The Motorcycle Diaries is my girlfriend Lauren’s favourite film, which she showed me last Saturday night. The film is the true story of two young doctors, Ernesto “Che” Guevara and companion Alberto Granado (played by Gael García Bernal and Rodrigo De la Serna respectively) and the journey they undertake through South America, en route to a leper colony. The Motorcycle Diaries is by turns breath-taking and humorous as the two protagonists beg, borrow and steal food, shelter and transportation as their dilapidated motorbike, inappropriately named The Mighty One, becomes steadily more ramshackle as they take in more and more of the gorgeously imposing countryside and its inhabitants.
The film’s greatest asset is its subtly employed social conscious. It serves as a kind of origin story for Ernesto and we see how the naive medical student would become the infamous revolutionary through his encounters with marginalised members of South American society. Crucially though, the film never approaches preachy-ness and social tragedy is more inferred than overstated. The film treats its audience as adults and is all the better for it.
Other notable aspects of the film are Gustavo Santaolalla’s soundtrack, which both stirs and excites, and decidedly old school photography, appropriate to the mid-twentieth century setting. Some may find The Motorcycle Diaries a little slow, compared to your average ADHD Hollywood action thriller, but the film is good, honest film-making, that should no doubt entertain, inform and possibly even inspire.
Tuesday 21st of April was, unofficially, Iron Maiden Day. Across the globe, cinemas in hundreds of cities made one showing and one showing only of Iron Maiden: Flight 666, a documentary (or rockumentary, if you will – one very small cookie up for grabs) detailing the heavy metal band’s recent Somewhere Back in Time Tour, which, to repeat the oft quoted tagline in the film comprised of “23 sold out stadium and arena shows in 13 countries in just 45 days, travelling 70,000km and performing to almost half a million fans”. The film was directed by Sam Dunn and Scot McFadyen, the duo behind the celebrated Metal: A Headbanger’s Journey documentary. The band travelled in the environmentally questionable fashion of flying their own jumbo jet, piloted by lead singer Bruce Dickinson. The footage of the band arriving at hotels, flying, golfing and meeting unnervingly rabid fans (the Chileans and the Costa Ricans being the most scarily obsessed) is interspersed with predictably top-notch live performances of classics from their mid-eighties heyday, the theme of the tour (unfortunately the Greenwhich Odeon had some really quite appalling technical difficulties with the surround sound which significantly neutered the live footage for our showing).
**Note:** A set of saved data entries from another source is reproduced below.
==> src/rtl/uesprit_corr_tx_pkg.sv <==
// Shared constants for the unitary-ESPRIT correlation transmit path.
// State codes, frame length and header field positions.
package uesprit_corr_tx_pkg;

    localparam int FRAME_WORDS = 5;

    localparam logic [2:0] S_IDLE  = 3'd0;
    localparam logic [2:0] S_HDR   = 3'd1;
    localparam logic [2:0] S_R11   = 3'd2;
    localparam logic [2:0] S_R22   = 3'd3;
    localparam logic [2:0] S_R12RE = 3'd4;
    localparam logic [2:0] S_R12IM = 3'(FRAME_WORDS);

    localparam int HDR_SYNC_MSB = 31;
    localparam int HDR_SYNC_LSB = 16;
    localparam int HDR_CNT_MSB  = 15;
    localparam int HDR_CNT_LSB  = 0;

    function automatic logic [31:0] hdr_word(
        input logic [15:0] sync,
        input logic [15:0] cnt
    );
        logic [31:0] w;
        w = '0;
        w[HDR_SYNC_MSB:HDR_SYNC_LSB] = sync;
        w[HDR_CNT_MSB:HDR_CNT_LSB]   = cnt;
        return w;
    endfunction

endpackage

==> src/rtl/uesprit_corr_tx_corr_set_buf.sv <==
// Active + shadow holding registers for one correlation set each.
// Handles capture, promotion at end of frame, and drop accounting.
module corr_set_buf #(
    parameter int W         = 32,
    parameter int CNT_WIDTH = 16
) (
    input  logic                 clk,
    input  logic                 rst,
    input  logic [4*W-1:0]       din_set,
    input  logic                 din_valid,
    input  logic                 busy,
    input  logic                 eof,
    input  logic                 ovf_clr,
    output logic [4*W-1:0]       act_set,
    output logic                 sh_full,
    output logic                 ovf,
    output logic [CNT_WIDTH-1:0] drop_cnt
);

    logic [4*W-1:0] sh_set;
    logic           promote;
    logic           ld_act;
    logic           ld_sh;
    logic           drop;

    assign promote = eof && sh_full;
    assign ld_act  = (din_valid && (!busy || eof)) || promote;
    assign ld_sh   = din_valid && busy && (eof ? sh_full : !sh_full);
    assign drop    = din_valid && busy && !eof && sh_full;

    // Active/shadow register pair; shadow wins promotion over a fresh set
    always_ff @(posedge clk or negedge rst) begin
        if (!rst) begin
            act_set <= '0;
            sh_set  <= '0;
            sh_full <= 1'b0;
        end else begin
            if (ld_act)
                act_set <= promote ? sh_set : din_set;
            if (ld_sh)
                sh_set <= din_set;
            if (ld_sh)
                sh_full <= 1'b1;
            else if (promote)
                sh_full <= 1'b0;
        end
    end

    // Sticky overflow flag and saturating drop counter; a drop beats a clear
    always_ff @(posedge clk or negedge rst) begin
        if (!rst) begin
            ovf      <= 1'b0;
            drop_cnt <= '0;
        end else begin
            if (drop)
                ovf <= 1'b1;
            else if (ovf_clr)
                ovf <= 1'b0;
            if (drop && (drop_cnt != '1))
                drop_cnt <= drop_cnt + 1'b1;
        end
    end

endmodule

==> src/rtl/uesprit_corr_tx.sv <==
// Transmit end of the scalar unitary-ESPRIT correlation accumulator.
// Frames each 2x2 correlation set as HDR,R11,R22,R12RE,R12IM on a valid/ready stream.
module uesprit_corr_tx
    import uesprit_corr_tx_pkg::*;
#(
    parameter int          DIN_WIDTH = 32,
    parameter logic [15:0] SYNC_WORD = 16'hA55A,
    parameter int          CNT_WIDTH = 16
) (
    input  logic                 clk,
    input  logic                 rst,
    input  logic [DIN_WIDTH-1:0] r11,
    input  logic [DIN_WIDTH-1:0] r22,
    input  logic [DIN_WIDTH-1:0] r12_re,
    input  logic [DIN_WIDTH-1:0] r12_im,
    input  logic                 din_valid,
    output logic [DIN_WIDTH-1:0] dout,
    output logic                 dout_valid,
    input  logic                 dout_ready,
    output logic                 dout_last,
    input  logic                 ovf_clr,
    output logic                 ovf,
    output logic [CNT_WIDTH-1:0] drop_cnt
);

    localparam int W = DIN_WIDTH;

    logic [2:0]           state;
    logic [2:0]           nxt;
    logic [CNT_WIDTH-1:0] frame_cnt;
    logic [4*W-1:0]       act_set;
    logic                 sh_full;
    logic                 hs;
    logic                 busy;
    logic                 eof;

    assign busy       = (state != S_IDLE);
    assign dout_valid = busy;
    assign hs         = dout_valid && dout_ready;
    assign eof        = hs && (state == S_R12IM);

    corr_set_buf #(
        .W         (W),
        .CNT_WIDTH (CNT_WIDTH)
    ) u_buf (
        .clk       (clk),
        .rst       (rst),
        .din_set   ({r11, r22, r12_re, r12_im}),
        .din_valid (din_valid),
        .busy      (busy),
        .eof       (eof),
        .ovf_clr   (ovf_clr),
        .act_set   (act_set),
        .sh_full   (sh_full),
        .ovf       (ovf),
        .drop_cnt  (drop_cnt)
    );

    // Next state: step one word per handshake, chain frames when a set is waiting
    always_comb begin
        nxt = state;
        case (state)
            S_IDLE:  if (din_valid) nxt = S_HDR;
            S_R12IM: if (hs) nxt = (sh_full || din_valid) ? S_HDR : S_IDLE;
            default: if (hs) nxt = state + 3'd1;
        endcase
    end

    // State register and count of completed frames
    always_ff @(posedge clk or negedge rst) begin
        if (!rst) begin
            state     <= S_IDLE;
            frame_cnt <= '0;
        end else begin
            state <= nxt;
            if (eof)
                frame_cnt <= frame_cnt + 1'b1;
        end
    end

    // Output word selected purely from state, so it holds through stalls
    always_comb begin
        dout      = '0;
        dout_last = 1'b0;
        case (state)
            S_HDR:   dout = W'(hdr_word(SYNC_WORD, 16'(frame_cnt)));
            S_R11:   dout = act_set[4*W-1:3*W];
            S_R22:   dout = act_set[3*W-1:2*W];
            S_R12RE: dout = act_set[2*W-1:W];
            S_R12IM: begin
                dout      = act_set[W-1:0];
                dout_last = 1'b1;
            end
            default: dout = '0;
        endcase
    end

endmodule

==> config.mk <==
export PLATFORM = sky130hd
export DESIGN_NAME = uesprit_corr_tx
export DESIGN_NICKNAME = d
export VERILOG_FILES = /design/src/rtl/uesprit_corr_tx_pkg.sv /design/src/rtl/uesprit_corr_tx_corr_set_buf.sv /design/src/rtl/uesprit_corr_tx.sv
export SDC_FILE = /design/constraint.sdc
export NUM_CORES = 1
export LEC_CHECK = 0
export BUFFER_PORTS_ARGS = -buffer_cell sky130_fd_sc_hd__buf_4
export CAP_MARGIN = 20
export CORE_MARGIN = 4
export CORE_UTILIZATION = 45
export CTS_CLUSTER_SIZE = 8
export DETAILED_ROUTE_END_ITERATION = 7
export MAX_ROUTING_LAYER = met4
export PLACE_DENSITY = 0.68
export SETUP_SLACK_MARGIN = 0.05
export SLEW_MARGIN = 20
export SYNTH_ARGS = -nofsm -noshare
export SYNTH_HDL_FRONTEND = slang
export SYNTH_SLANG_ARGS = --single-unit
export TNS_END_PERCENT = 5
==> constraint.sdc <==
create_clock -name clk -period 8.2 [get_ports clk]
set_input_delay 0 -clock clk [delete_from_list [all_inputs] [get_ports clk]]
set_output_delay 0 -clock clk [all_outputs]
set_load 0.03 [all_outputs]
# ---- After elaboration in Yosys (flattened, before gate mapping)
# Cells that the tools add are included.
dict set report word_totals {
  ff_bits 293
  input_bits 133
  out_inout_bits 51
}
dict set report classes {
  n_addsub 3
  eq_ne 8
  mux 13
  reduce_logical 21
}
# cell count
set ops {}
lappend ops {{$pmux 32 s5} 1}
lappend ops {{$mux 128} 1}
lappend ops {{$add 16x1->16 const B} 2}
lappend ops {{$ne 16x16->1 const B} 1}
lappend ops {{$logic_and 1x1->1} 9}
lappend ops {{$mux 3} 3}
lappend ops {{$mux 1} 7}
lappend ops {{$eq 3x2->1 const B} 2}
lappend ops {{$eq 3x3->1 const B} 2}
lappend ops {{$pmux 3 s2} 1}
lappend ops {{$reduce_bool 2->1} 3}
lappend ops {{$ne 2x2->1 const B} 2}
lappend ops {{$add 3x1->3 const B} 1}
lappend ops {{$eq 3x1->1 const B} 1}
lappend ops {{$logic_not 1->1} 3}
lappend ops {{$logic_not 3->1} 1}
lappend ops {{$logic_or 1x1->1} 3}
lappend ops {{$reduce_and 3->1} 1}
lappend ops {{$reduce_bool 3->1} 1}

# ---- Longest topological paths before layout
# Gate-level depths: netlist (run 1).
dict set report depth {
  ltp_word 7
  depth_mapped 9
  mapped_depth_nobuf 7
}

# ---- Modules after synthesis
# A second synthesis (run 1) with hierarchy kept.
dict set report unflattened {
  cells_unflattened 1114
  hier_area_um2 13231.4
}
# module n_inst cells_per_inst area_per_inst_um2 seq_area_each_um2
set by_module_without_submodules {}
lappend by_module_without_submodules {corr_set_buf 1 908 11448.5 6856.6}
lappend by_module_without_submodules {uesprit_corr_tx 1 206 1783.0 475.5}

# ---- Worst setup path after synthesis (run 1)
# OpenSTA, ideal clock, no wires.
dict set report synth_timing {
  path_type {flip-flop to flip-flop}
  start {register state[1]}
  end {register u_buf.act_set[100]}
  arrival_time_ns 2.468
  path_slack_ns 5.604
  stages_incl_launch_ff 10
  path_buffers 2
  period_less_slack_ns 2.596
  path_cell_list {dfrtp_1 inv_1 ha_1 nand3_2 inv_1 ha_1 clkbuf_1 clkbuf_1 mux2_2 mux2_1}
}
dict set report synth_via {
  elab_chain_len 6
  elab_cells_between_ends 10
}
# item line_no
set synth_lines {}
lappend synth_lines {{from (decl)} uesprit_corr_tx.sv:28} ;# logic [2:0] state;
lappend synth_lines {{from (signal assigned)} uesprit_corr_tx.sv:75} ;# state <= nxt;
lappend synth_lines {{$reduce_bool 3->1} uesprit_corr_tx.sv:37} ;# assign busy = (state != S_IDLE);
lappend synth_lines {{$logic_and 1x1->1} uesprit_corr_tx.sv:39} ;# assign hs = dout_valid && dout_ready;
lappend synth_lines {{$logic_and 1x1->1 *} uesprit_corr_tx.sv:40} ;# assign eof = hs && (state == S_R12IM);
lappend synth_lines {{net eof} uesprit_corr_tx.sv:35} ;# logic eof;
lappend synth_lines {{$logic_or 1x1->1} uesprit_corr_tx_corr_set_buf.sv:27} ;# assign ld_act = (din_valid && (!busy || eof)) || promote;
lappend synth_lines {{$logic_and 1x1->1} uesprit_corr_tx_corr_set_buf.sv:27}
lappend synth_lines {{$logic_or 1x1->1} uesprit_corr_tx_corr_set_buf.sv:27}
lappend synth_lines {{to (signal assigned)} uesprit_corr_tx_corr_set_buf.sv:39} ;# act_set <= promote ? sh_set : din_set;
lappend synth_lines {{to (decl)} uesprit_corr_tx_corr_set_buf.sv:14} ;# output logic [4*W-1:0] act_set,
# Mark *: on every way through the listed nets, which the timed path passes. The rest lies on a longest branch.
# A chain may end at the register's enable or synchronous reset.

# ---- Worst setup path in the final report (run 1)
dict set report layout_timing {
  start {register state[1]}
  end {register u_buf.act_set[2]}
}
# The elaborated chain is that of the path after synthesis.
As a somewhat lapsed fan of the band, I was dubious to the appeal of the film. Unfortunately, my doubts were not entirely unfounded. As an owner of the rest of Iron Maiden’s filmic output, I didn’t find Flight 666 to be particularly insightful, certainly no more so than Rock in Rio (in particular its extra features) or the excellent History of Iron Maiden series and would have preferred a more significant amount of the run time devoted to concert footage (though for a documentary there was a pretty darn generous amount). The problem, for me at least, is that Flight 666 is neither a pure, in-depth documentary, nor a concert film; either of which would have been preferable to me. However, as Dickinson keenly points out, the Somewhere Back in Time tour was for the new fans (not a cash-in on their most popular period, apparently) and the same is probably true of the accompanying film. Don’t, however, watch this if you have no interest in Iron Maiden at all: I was graciously accompanied by a long-suffering Lauren, who was nearly bored to tears.
Finally, last night I saw the much-hyped Let the Right One In (Låt den Rätte Komma In in the original Swedish) at the Greenwhich Picturehouse. First a word about the cinema – it was probably the nicest one I’ve ever seen a film in (I did go to an even plusher one once, but didn’t actually see a film; I was part of a studio audience). Two words – reclining seats. For the benefit of regular readers, there is a Picturehouse in York, if it’s anything like the one in Greenwhich, I urge you to go.
Let the Right One In is the story of a bullied young boy, Oskar, who befriends what seems to be a twelve year old girl called Eli. Eli, however is a vampire and responsible for numerous violent deaths in the small town in which they live. Let the Right One In is striking in many ways. Firstly, it is beautifully shot: dark, cold and sparse and yet intimate and compelling. Scenery, whether natural or man-made, expansive or claustrophobic is brought wonderfully to screen, each shot composed with the precision of a fine artist. Secondly, the two young leads and their adult supporting cast are uniformly excellent.
Much has been made of the genre blending and bending in this film and rightly so. Elements of the horror and romantic traditions are skewed and hybridised to great effect, making the film stand out as a highly original piece of work. Finally, plaudits are in order to director Tomas Alfredson for the perfectly pitched tone, which is seriously creepy, distinctly eerie and terrifyingly tense whilst also being superlatively sweet and often heart-breaking, sometimes all at once.